Your task:
Retype all of the lines below with no changes.

------------------------------------------------------------------------

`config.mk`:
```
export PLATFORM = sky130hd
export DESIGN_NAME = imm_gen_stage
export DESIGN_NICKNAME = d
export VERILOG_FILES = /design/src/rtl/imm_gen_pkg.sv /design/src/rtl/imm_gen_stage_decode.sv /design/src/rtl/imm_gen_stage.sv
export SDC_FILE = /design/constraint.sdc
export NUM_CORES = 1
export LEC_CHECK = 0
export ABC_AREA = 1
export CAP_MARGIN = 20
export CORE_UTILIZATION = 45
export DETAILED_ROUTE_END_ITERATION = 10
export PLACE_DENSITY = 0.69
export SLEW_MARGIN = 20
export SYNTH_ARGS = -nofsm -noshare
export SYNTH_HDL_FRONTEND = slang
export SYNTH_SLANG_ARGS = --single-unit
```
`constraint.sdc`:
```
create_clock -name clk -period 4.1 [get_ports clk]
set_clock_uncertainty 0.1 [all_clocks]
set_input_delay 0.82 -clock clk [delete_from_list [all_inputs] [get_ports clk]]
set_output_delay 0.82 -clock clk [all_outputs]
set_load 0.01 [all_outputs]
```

------------------------------------------------------------------------

Solution to this task:
`config.mk`:
```
export PLATFORM = sky130hd
export DESIGN_NAME = imm_gen_stage
export DESIGN_NICKNAME = d
export VERILOG_FILES = /design/src/rtl/imm_gen_pkg.sv /design/src/rtl/imm_gen_stage_decode.sv /design/src/rtl/imm_gen_stage.sv
export SDC_FILE = /design/constraint.sdc
export NUM_CORES = 1
export LEC_CHECK = 0
export ABC_AREA = 1
export CAP_MARGIN = 20
export CORE_UTILIZATION = 45
export DETAILED_ROUTE_END_ITERATION = 10
export PLACE_DENSITY = 0.69
export SLEW_MARGIN = 20
export SYNTH_ARGS = -nofsm -noshare
export SYNTH_HDL_FRONTEND = slang
export SYNTH_SLANG_ARGS = --single-unit
```
`constraint.sdc`:
```
create_clock -name clk -period 4.1 [get_ports clk]
set_clock_uncertainty 0.1 [all_clocks]
set_input_delay 0.82 -clock clk [delete_from_list [all_inputs] [get_ports clk]]
set_output_delay 0.82 -clock clk [all_outputs]
set_load 0.01 [all_outputs]
```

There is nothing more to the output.